TO DO
Output exactly, with nothing added, the entries from the first line through the line with "export NUM_CORES = 1".

(Items listed in a dataset)
==> config.mk <==
export PLATFORM = sky130hd
export DESIGN_NAME = uart_rx_frame_ctrl
export DESIGN_NICKNAME = d
export VERILOG_FILES = /design/src/rtl/uart_rx_frame_ctrl_pkg.sv /design/src/rtl/cntr_rx_timeout_ovf.sv /design/src/rtl/uart_rx_frame_ctrl.sv
export SDC_FILE = /design/constraint.sdc
export NUM_CORES = 1
export LEC_CHECK = 0
export CAP_MARGIN = 20
export CORE_MARGIN = 4
export CORE_UTILIZATION = 50
export CTS_BUF_LIST = sky130_fd_sc_hd__clkbuf_8
export DETAILED_ROUTE_END_ITERATION = 10
export HOLD_SLACK_MARGIN = 0.03
export PLACE_DENSITY = 0.71
export SYNTH_ARGS = -nofsm -noshare
export SYNTH_HDL_FRONTEND = slang
export SYNTH_HIERARCHICAL = 1
export SYNTH_SLANG_ARGS = --single-unit
==> constraint.sdc <==
create_clock -name clk -period 5.75 [get_ports clk]
set_clock_uncertainty 0.15 [all_clocks]
set_input_delay 0.8625 -clock clk [delete_from_list [all_inputs] [get_ports clk]]
set_output_delay 0.8625 -clock clk [all_outputs]
set_load 0.01 [all_outputs]
==> src/rtl/uart_rx_frame_ctrl_pkg.sv <==
// uart_rx_frame_ctrl_pkg: shared word type, frame FSM states and framing constants
package uart_rx_frame_ctrl_pkg;

    localparam int WORD_W = 8;

    typedef logic [WORD_W-1:0] word_length_t;

    typedef enum logic [2:0] {
        IDLE,
        GET_LEN,
        GET_CMD,
        GET_PAYLOAD,
        GET_END,
        ACCEPT,
        ERR
    } rx_frame_state_t;

    localparam word_length_t START_MK    = 8'hFE;
    localparam word_length_t END_MK      = 8'hEF;
    localparam int           MAX_PAYLOAD = 16;
    localparam int           TIMEOUT_CYC = 5208;

endpackage

==> src/rtl/cntr_rx_timeout_ovf.sv <==
// cntr_rx_timeout_ovf: clear/enable counter flagging ovf once LIMIT-1 cycles have elapsed
module cntr_rx_timeout_ovf
    import uart_rx_frame_ctrl_pkg::*;
#(
    parameter int LIMIT = TIMEOUT_CYC
) (
    input  logic clk,
    input  logic rst,
    input  logic clr,
    input  logic en,
    output logic ovf
);

    localparam int W = $clog2(LIMIT);

    logic [W-1:0] cnt;

    assign ovf = cnt == W'(LIMIT - 1);

    // count idle cycles, saturating at the overflow value until cleared
    always_ff @(posedge clk or posedge rst) begin
        if (rst)
            cnt <= '0;
        else if (clr)
            cnt <= '0;
        else if (en && !ovf)
            cnt <= cnt + 1'b1;
    end

endmodule

==> src/rtl/uart_rx_frame_ctrl.sv <==
// uart_rx_frame_ctrl: parses START/LEN/CMD/payload/END frames from the UART receiver
module uart_rx_frame_ctrl
    import uart_rx_frame_ctrl_pkg::*;
#(
    parameter int                DATA_W      = WORD_W,
    parameter int                MAX_PAYLOAD = uart_rx_frame_ctrl_pkg::MAX_PAYLOAD,
    parameter int                TIMEOUT_CYC = uart_rx_frame_ctrl_pkg::TIMEOUT_CYC,
    parameter logic [DATA_W-1:0] START_MK    = uart_rx_frame_ctrl_pkg::START_MK,
    parameter logic [DATA_W-1:0] END_MK      = uart_rx_frame_ctrl_pkg::END_MK
) (
    input  logic                             clk,
    input  logic                             rst,
    input  logic                             rx_done,
    input  logic [DATA_W-1:0]                rx_data,
    output logic                             wr_en,
    output logic [$clog2(MAX_PAYLOAD)-1:0]   wr_addr,
    output logic [DATA_W-1:0]                wr_data,
    output logic                             cmd_valid,
    output logic [DATA_W-1:0]                cmd_code,
    output logic [$clog2(MAX_PAYLOAD+1)-1:0] cmd_len,
    output logic                             frame_err,
    output logic                             busy
);

    localparam int AW = $clog2(MAX_PAYLOAD);
    localparam int LW = $clog2(MAX_PAYLOAD + 1);

    rx_frame_state_t   state, state_nxt;
    logic [LW-1:0]     remaining;
    logic [LW-1:0]     len_sh;
    logic [AW-1:0]     idx;
    logic [DATA_W-1:0] code_sh;
    logic              ovf;
    logic              in_frame;
    logic              len_ok;
    logic              wr_nxt;
    logic              cmd_nxt;
    logic              err_nxt;

    assign len_ok = rx_data != '0 && rx_data <= DATA_W'(MAX_PAYLOAD + 1);

    cntr_rx_timeout_ovf #(
        .LIMIT(TIMEOUT_CYC)
    ) u_timeout (
        .clk(clk),
        .rst(rst),
        .clr(rx_done || !in_frame),
        .en (in_frame),
        .ovf(ovf)
    );

    // state register
    always_ff @(posedge clk or posedge rst) begin
        if (rst)
            state <= IDLE;
        else
            state <= state_nxt;
    end

    // next state: a word always takes priority over a coincident timeout
    always_comb begin
        state_nxt = state;
        case (state)
            IDLE:        state_nxt = rx_done && rx_data == START_MK ? GET_LEN : IDLE;
            GET_LEN:     state_nxt = rx_done ? (len_ok ? GET_CMD : ERR) : ovf ? ERR : state;
            GET_CMD:     state_nxt = rx_done ? (remaining == '0 ? GET_END : GET_PAYLOAD) : ovf ? ERR : state;
            GET_PAYLOAD: state_nxt = rx_done ? (remaining == LW'(1) ? GET_END : GET_PAYLOAD) : ovf ? ERR : state;
            GET_END:     state_nxt = rx_done ? (rx_data == END_MK ? ACCEPT : ERR) : ovf ? ERR : state;
            default:     state_nxt = IDLE;
        endcase
    end

    // decoded controls that feed the registered strobes and the timeout counter
    always_comb begin
        busy     = state != IDLE;
        in_frame = state inside {GET_LEN, GET_CMD, GET_PAYLOAD, GET_END};
        wr_nxt   = state == GET_PAYLOAD && rx_done;
        cmd_nxt  = state == ACCEPT;
        err_nxt  = state == ERR;
    end

    // registered strobes, write port, result registers and frame bookkeeping
    always_ff @(posedge clk or posedge rst) begin
        if (rst) begin
            wr_en     <= 1'b0;
            wr_addr   <= '0;
            wr_data   <= '0;
            cmd_valid <= 1'b0;
            cmd_code  <= '0;
            cmd_len   <= '0;
            frame_err <= 1'b0;
            remaining <= '0;
            len_sh    <= '0;
            idx       <= '0;
            code_sh   <= '0;
        end else begin
            wr_en     <= wr_nxt;
            cmd_valid <= cmd_nxt;
            frame_err <= err_nxt;
            if (wr_nxt) begin
                wr_addr   <= idx;
                wr_data   <= rx_data;
                idx       <= idx + 1'b1;
                remaining <= remaining - 1'b1;
            end
            if (cmd_nxt) begin
                cmd_code <= code_sh;
                cmd_len  <= len_sh;
            end
            if (state == GET_LEN && rx_done) begin
                remaining <= LW'(rx_data - 1'b1);
                len_sh    <= LW'(rx_data - 1'b1);
                idx       <= '0;
            end
            if (state == GET_CMD && rx_done)
                code_sh <= rx_data;
            if (err_nxt)
                idx <= '0;
        end
    end

endmodule

Word level (Yosys, flattened, before mapping)
Index checks and enable logic that the tools add are counted.
{"block": "totals", "register_bits": 66, "inputBits": 11}
{"block": "op_classes", "magnitude_cmp": 1, "eq_ne": 10, "n_addsub": 4, "muxes": 18, "n_reduce_logical": 17}
{"cell": "$mux 13", "n": 2}
{"cell": "$mux 3", "n": 8}
{"cell": "$eq 8x8->1 const B", "n": 2}
{"cell": "$pmux 3 s5", "n": 1}
{"cell": "$add 13x1->13 const B", "n": 1}
{"cell": "$eq 13x13->1 const B", "n": 1}
{"cell": "$mux 4", "n": 3}
{"cell": "$mux 5", "n": 2}
{"cell": "$sub 5x1->5 const B", "n": 2}
{"cell": "$eq 3x3->1 const B", "n": 3}
{"cell": "$le 8x5->1 const B", "n": 1}
{"cell": "$reduce_bool 8->1", "n": 1}
{"cell": "$eq 3x2->1 const B", "n": 2}
{"cell": "$logic_and 1x1->1", "n": 6}
{"cell": "$reduce_bool 3->1", "n": 2}
{"cell": "$eq 5x1->1 const B", "n": 1}
{"cell": "$logic_not 5->1", "n": 1}
{"cell": "$add 4x1->4 const B", "n": 1}
{"cell": "$reduce_bool 2->1", "n": 2}
{"cell": "$reduce_bool 4->1", "n": 1}
{"cell": "$eq 3x1->1 const B", "n": 1}
{"cell": "$logic_not 3->1", "n": 1}
{"cell": "$logic_not 1->1", "n": 2}
{"cell": "$mux 2", "n": 1}
{"cell": "other kinds (2)", "n": 2}

Longest topological paths before layout
Gate-level depths: netlist (run 1).
{"block": "logic_depth", "word_depth": 5, "depth_mapped": 8, "depth_no_buf": 7}

Cells and area by module
Netlist (run 1), hierarchy kept.
{"module": "uart_rx_frame_ctrl", "cells_per_inst": 227, "area_each_um2": 2444.8, "seq_area_each_um2": 1326.3, "instances": 1}
{"module": "cntr_rx_timeout_ovf", "cells_per_inst": 85, "area_each_um2": 788.3, "seq_area_each_um2": 325.3, "instances": 1}

Worst setup path before layout (run 1)
Ideal clock, no wire load.
{"block": "synth_timing", "path_type": "input to register", "startpoint": "input port rx_done", "endpoint": "register u_timeout.cnt[3]", "cell_stages": 6, "setup_ns": 0.116, "path_slack_ns": 3.219, "path_buffers": 2, "arrival_time_ns": 2.265, "path_cell_list": "buf_2 -> or3_1 -> clkbuf_1 -> or2_2 -> or3b_1 -> o311ai_0"}
{"block": "synth_via", "elab_chain_len": 2}
{"item": "start, declared", "line": "uart_rx_frame_ctrl.sv:13", "text": "input logic rx_done,"}
{"item": "$logic_or 1x1->1 (*)", "line": "uart_rx_frame_ctrl.sv:47", "text": ".clr(rx_done || !in_frame),"}
{"item": "$mux 13 or $reduce_bool 2->1 (tied branches)"}
{"item": "end signal, assigned", "line": "cntr_rx_timeout_ovf.sv:27", "text": "cnt <= cnt + 1'b1;"}
{"item": "end, declared", "line": "cntr_rx_timeout_ovf.sv:16", "text": "logic [W-1:0] cnt;"}
Mark *: on every way between the ends. The rest lies on a longest branch, timed or not.
A chain may end at the register's enable or synchronous reset.

Worst setup path in the final report (run 1)
{"block": "layout_timing", "startpoint": "register state[1]", "endpoint": "register u_timeout.cnt[11]"}
{"block": "layout_via", "elab_chain_len": 5}
{"item": "start, declared", "line": "uart_rx_frame_ctrl.sv:28", "text": "rx_frame_state_t state, state_nxt;"}
{"item": "start signal, assigned", "line": "uart_rx_frame_ctrl.sv:57", "text": "state <= state_nxt;"}
{"item": "$eq 3x1->1, or another cell as far along", "line": "uart_rx_frame_ctrl.sv:76", "text": "in_frame = state inside {GET_LEN, GET_CMD, GET_PAYLOAD, GET_END};"}
{"item": "$reduce_bool 4->1 (*)", "line": "uart_rx_frame_ctrl.sv:76"}
{"item": "via in_frame", "line": "uart_rx_frame_ctrl.sv:34", "text": "logic in_frame;"}
{"item": "$logic_not 1->1", "line": "uart_rx_frame_ctrl.sv:47"}
{"item": "$logic_or 1x1->1", "line": "uart_rx_frame_ctrl.sv:47"}
{"item": "$mux 13 or $reduce_bool 2->1 (tied branches)"}
The timed path passes the listed nets; every way through them passes the cells marked *.

==> flow_metrics.tcl, run 1 <==
set metrics [dict create \
    hp-class "flip-flop to flip-flop" \
    grt_pass1_wl_um 11300 \
    clk_latency_ns 0.34 \
    rrSetupSlack_ns 2.79 \
    hold_buffers 0 \
    cts.clk_slew.worst_paths_ns 0.07 \
    fmax_mhz 338 \
    finalSetupViolCount 0 \
    cp_top_family "simple AND/OR/NAND/NOR gates" \
    io_pins 40 \
    drt-pass1-iter-count 4 \
    diodes 0 \
    wl_met2_um 3000 \
    tritoncts "yes" \
    fill_cells 531 \
    fin_tns_setup_ns 0 \
    die-area_mm2 0.00782 \
    async_flop_share_pct 100 \
    hold_viol_final 0 \
    synth_cells 312 \
    maxSlewHeadroom_pct 51.9 \
    worstSetupPathType "flip-flop to flip-flop" \
    synth-edff-count 0 \
    place_congestion 0.775 \
    grt_overflow 0 \
    cts_sinks 66 \
    synth_nets 333 \
    drive_gt1_share_pct 13.8 \
    ant_nets 0 \
    seq_area_frac_synth_pct 51.1 \
    root_buffer "clkbuf_8" \
    avgViaCountPerCell 5.61 \
    syn_to_final_growth_pct 19.8 \
    finalCritPeriodShare_pct 51.5 \
    drc 0 \
    synth_top_area_share_pct 51.1 \
    crit_path_max_incr_delay_ns 0.57 \
    route.top_layer_used "met4" \
    die_x_um 88.4 \
    dr_total_vias 2417 \
    finalCriticalPeriod_ns 2.96 \
    slew_viol_final 0 \
    m1WireLength_um 3290 \
    synth_area_per_cell_um2 10.4 \
    crit_fanout 16 \
    fin_hold_ws_ns 0.333 \
    initial_core_util_pct 51.2 \
    fin_nets 370 \
    ctsResizeCount 0 \
    die_height_um 88.4 \
    numCtsBuffers 9 \
    grt_max_degree 28 \
    leakagePower_nw 1.72 \
    max_slew.worst_pin.slew_ns 0.720 \
    ys_seq_elements 66 \
    outcome "complete, no violations" \
    ys_types 49 \
    postCtsSetupBuffers 0 \
    dp_hpwl_um 4620 \
    crit_slowest_cell "dfrtp_1" \
    drt-wirelength-per-cell_um 15.5 \
    row_count 29 \
    peakVddDrop_v 0.000270 \
    cp_common_cell "nor2_1" \
    arrival_ns 3.04 \
    post-route-util_pct 61.3 \
    start_kind "flip-flop" \
    synth.area.top_cells "dfrtp_1, mux2_2, nand2_1, ha_1, nor2_1" \
    coreArea_mm2 0.00631 \
    drt_iter0_drc 87 \
    dr_wl_met3_um 243 \
    cap_viol_max_count 0 \
    antenna_found_initial 0 \
    critPathRequiredTime_ns 5.83 \
    instances_no_fill 431 \
    worstPathCellList "nor2_1, nor2b_1, nor2_1, nand4_1, nor4_1, mux2_2" \
    grt.total_usage_pct 18.9 \
    power.density_mw_per_mm2 431 \
    yosys.area.top_type "dfrtp_1" \
    yosysWarnings 6 \
    crit_buf_inv 0 \
    htree_levels 3 \
    netlist_area_mm2 0.00323 \
    crit_path_end_kind "flip-flop" \
    clk_path_buf_depth 2 \
    grt_pass1_vias 2394 \
    place_inst 415 \
    numPortBuffers 39 \
    rsz0062_at_grt "no" \
    synth_flop_cell "dfrtp_1" \
    wl_um 6660 \
]
[synth_stat cells, drive strengths merged, types with 2 or more instances]
cell type / count
nor3b: 3
a21o: 3
o31ai: 5
o21ai: 14
nor3: 8
and3: 4
dfrtp: 66
o22ai: 2
buf: 9
nand4b: 2
clkbuf: 5
nand4: 5
nor2b: 4
or3: 4
a221o: 2
a21oi: 14
nor2: 19
nand3: 6
or4: 5
mux2i: 2
xnor2: 3
ha: 10
nand2b: 4
nand3b: 4
inv: 17
mux2: 26
nor4: 4
nand2: 46
[worst paths after layout]
| path | start | to | cells past startpoint |
|---|---|---|---|
| worst max-delay path | state[1] | u_timeout/cnt[11] | 6 |
| worst min-delay path | wr_data[6] | wr_data[6] | 2 |
| worst max register to register | state[1] | u_timeout/cnt[11] | 6 |
| worst min register to register | wr_data[6] | wr_data[6] | 2 |
| max in group asynchronous | rst | wr_addr[1] | 3 |
| min in group asynchronous | rst | u_timeout/cnt[8] | 2 |
[final cells by class]
cell class / instances / area (um2) / share of cell area [%]
Sequential cell: 66 / 1650 / 42.6
Multi-Input combinational cell: 215 / 1450 / 37.3
Clock inverter: 5 / 53.8 / 1.39
Clock buffer: 11 / 151 / 3.91
Tap cell: 77 / 96.3 / 2.49
Timing Repair Buffer: 40 / 410 / 10.6
Inverter: 17 / 63.8 / 1.65
[state kept, by name (all words and copies together), names as in the netlist]
| name | count |
|---|---|
| cmd_code | 8 |
| cmd_len | 5 |
| cmd_valid | 1 |
| code_sh | 8 |
| frame_err | 1 |
| idx | 4 |
| len_sh | 5 |
| remaining | 5 |
| state | 3 |
| u_timeout/cnt | 13 |
| wr_addr | 4 |
| wr_data | 8 |
| wr_en | 1 |
[routing by layer]
layer / up-vias / track usage [%]
met4: 0 / 7.97
li1: 1172 / -
met5: - / 0
met2: 36 / 27.9
met1: 1199 / 25.9
met3: 10 / 6.05
[placed cells by master (no fill, tap or decap), types with 4 or more instances in the layout]
cell type,count
clkdlybuf4s50_1,39
inv_1,16
nor3_1,8
nor4_1,4
dfrtp_1,66
nand4_1,5
and3_1,4
or3_1,4
nand2b_1,4
nor2_1,19
a21oi_1,14
clkbuf_8,11
mux2_2,25
ha_1,10
o31ai_1,5
nand2_1,46
nor2b_1,4
or4_1,5
o21ai_0,14
nand3_1,6
[report_power, final]
part | leakage [nW] | internal, mW | switching, mW
logic | 0.756 | 0.300 | 0.246
clock network | 0.103 | 0.222 | 0.178
registers | 0.858 | 0.609 | 0.115
[worst register-to-register path, cell delays in order, from the launching register on]
cell	delay [ns]
dfrtp_1	0.57
nor2_1	0.39
nor2b_1	0.14
nor2_1	0.45
nand4_1	0.40
nor4_1	0.39
mux2_2	0.37
[kinds of logic (layout without fill, tap and decap cells)]
kind of cell	count (synthesis)	after routing	share of synthesized area, %
simple gates	125	125	20.5
flops	66	66	51.1
fa+ha+maj	10	10	3.87
compound gates	48	48	9.52
buf+inv	31	73	4.22
xor+xnor	4	4	1.08
mux	28	28	9.67
[stage by stage]
stage / instance area, um2 / worst slack [ns] / total power, mW
2_1_floorplan: 3230 / 3.22 / 1.06
3_3_place_gp: 3650 / 2.56 / 1.26
3_5_place_dp: 3670 / 2.51 / 1.28
4_1_cts: 3870 / 2.78 / 1.69
5_1_grt: 3870 / 2.47 / 1.79
6_report: 3870 / 2.79 / 1.67
No activity file was read; power rests on OpenSTA's default activity.
==> run 2, diff against run 1 <==
--- a/config.mk
+++ b/config.mk
@@ -11,7 +11,7 @@
 export CTS_BUF_LIST = sky130_fd_sc_hd__clkbuf_8
 export DETAILED_ROUTE_END_ITERATION = 10
 export HOLD_SLACK_MARGIN = 0.03
-export PLACE_DENSITY = 0.71
+export PLACE_DENSITY = 0.74
 export SYNTH_ARGS = -nofsm -noshare
 export SYNTH_HDL_FRONTEND = slang
 export SYNTH_HIERARCHICAL = 1
==> constraint.sdc (replaced) <==
create_clock -name clk -period 2.5 [get_ports clk]
set_clock_uncertainty 0.15 [all_clocks]
set_input_delay 0.375 -clock clk [delete_from_list [all_inputs] [get_ports clk]]
set_output_delay 0.375 -clock clk [all_outputs]
set_load 0.01 [all_outputs]
==> flow_metrics.tcl, run 2 (synthesis results as in run 1) <==
set metrics [dict create \
    dp_slack_ns 0.144 \
    finalSetupViolCount 0 \
    die_height_um 88.4 \
    cts_sinks 66 \
    largest_reg_flops 13 \
    grt.total_usage_pct 19.7 \
    dr_total_vias 2461 \
    rr_startpoint "u_timeout/cnt[7]" \
    rsz0062_at_grt "no" \
    finalCriticalPeriod_ns 2.34 \
    drt-wirelength-per-cell_um 15.8 \
    setup_ws_ns 0.161 \
    cts.clk_slew.worst_paths_ns 0.08 \
    ant_nets 0 \
    grt_pass1_wl_um 11800 \
    cap_viol_max_count 0 \
    coreArea_mm2 0.00631 \
    fill_cells 512 \
    die_x_um 88.4 \
    maxSlewHeadroom_pct 61.4 \
    place_inst 429 \
    diodes 0 \
    register_area_mm2 0.00165 \
    arrival_ns 2.41 \
    hp-class "primary input to async pin" \
    worstSetupPathType "flip-flop to flip-flop" \
    top_register "u_timeout/cnt" \
    antenna_found_initial 0 \
    p_total_mw 4.13 \
    dp_hpwl_um 4920 \
    root_buffer "clkbuf_8" \
    htree_levels 3 \
    wl_um 7010 \
    die-area_mm2 0.00782 \
    row_count 29 \
    place_congestion 0.853 \
    fin_tns_setup_ns 0 \
    initial_core_util_pct 51.2 \
    hold_viol_final 0 \
    hold_buffers 0 \
    drt-pass1-iter-count 4 \
    ctsResizeCount 0 \
    crit_path_end_kind "flip-flop" \
    startpoint "u_timeout/cnt[7]" \
    postCtsSetupBuffers 0 \
    multiInputGateArea_mm2 0.00145 \
    numCtsBuffers 9 \
    grt_max_degree 35 \
    numPortBuffers 39 \
    clk_latency_ns 0.34 \
    grt_pass1_vias 2446 \
    drive_gt1_share_pct 17.1 \
    finalCritPeriodShare_pct 93.6 \
    clk_path_buf_depth 2 \
    start_kind "flip-flop" \
    crit_fanout 5 \
    drc 0 \
    tritoncts "yes" \
    fin_nets 384 \
    instances_no_fill 445 \
    fmax_mhz 427 \
    max_slew.worst_pin.slew_ns 0.578 \
    outcome "complete, no violations" \
    critPathRequiredTime_ns 2.57 \
    post-route-util_pct 63.6 \
    peakVddDrop_v 0.000736 \
    power.density_mw_per_mm2 1030 \
    grt_overflow 0 \
    avgViaCountPerCell 5.53 \
    mostFrequentLayoutCell "dfrtp_1" \
    drt_iter0_drc 149 \
    slew_viol_final 0 \
    syn_to_final_growth_pct 24.1 \
    final_cell_mix "dfrtp_1, nand2_1, clkdlybuf4s50_1, mux2_2, nor2_1" \
    leakagePower_nw 1.80 \
    io_pins 40 \
]
-- run 2: path summary, 6_finish.rpt --
kind,slack [ns],cells past startpoint,to
min reg2reg,0.33,2,wr_addr[0]
min,0.23,2,cmd_code[0]
max reg2reg,0.16,6,state[0]
min in group clk,0.33,2,wr_addr[0]
max in group asynchronous,1.45,3,state[1]
max,0.16,6,state[0]
-- run 2: routing by layer --
layer | part of all wire, % | vias to the layer above | wire length [um] | GRT usage, %
met5 | 0 | - | 0 | 0
met4 | 1.5 | 0 | 105 | 8.52
met3 | 3.6 | 8 | 252 | 3.45
met2 | 46 | 44 | 3210 | 29.7
met1 | 49 | 1208 | 3450 | 28.1
li1 | - | 1201 | - | -
-- run 2: worst max-delay path, cell delays in order (launching register included) --
cell     delay [ns]
dfrtp_1        0.42
or4b_4         0.59
nor3_1         0.44
inv_1          0.12
a21oi_1        0.16
nor4_1         0.05
or3_1          0.30
-- run 2: report_power, final --
group / total, mW / internal [mW] / switching [mW]
registers: 1.61 / 1.40 / 0.213
logic: 1.44 / 0.765 / 0.677
clock network: 1.07 / 0.662 / 0.411
total: 4.13 / 2.83 / 1.30
-- run 2: metrics by stage --
stage	hold WS (ns)	cell area [um2]
2_1_floorplan	0.102	3230
3_3_place_gp	0.310	3770
3_5_place_dp	0.311	3770
4_1_cts	0.234	4010
5_1_grt	0.254	4010
6_report	0.225	4010
-- run 2: area by class of cell --
cell class	instances	area share, %
multi-input cells	215	36.0
clock buffers	9	3.09
inverters	17	1.59
well taps	77	2.40
clock inverters	7	2.93
flip-flops and latches	66	41.1
repair buffers	54	12.8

REPLY
==> config.mk <==
export PLATFORM = sky130hd
export DESIGN_NAME = uart_rx_frame_ctrl
export DESIGN_NICKNAME = d
export VERILOG_FILES = /design/src/rtl/uart_rx_frame_ctrl_pkg.sv /design/src/rtl/cntr_rx_timeout_ovf.sv /design/src/rtl/uart_rx_frame_ctrl.sv
export SDC_FILE = /design/constraint.sdc
export NUM_CORES = 1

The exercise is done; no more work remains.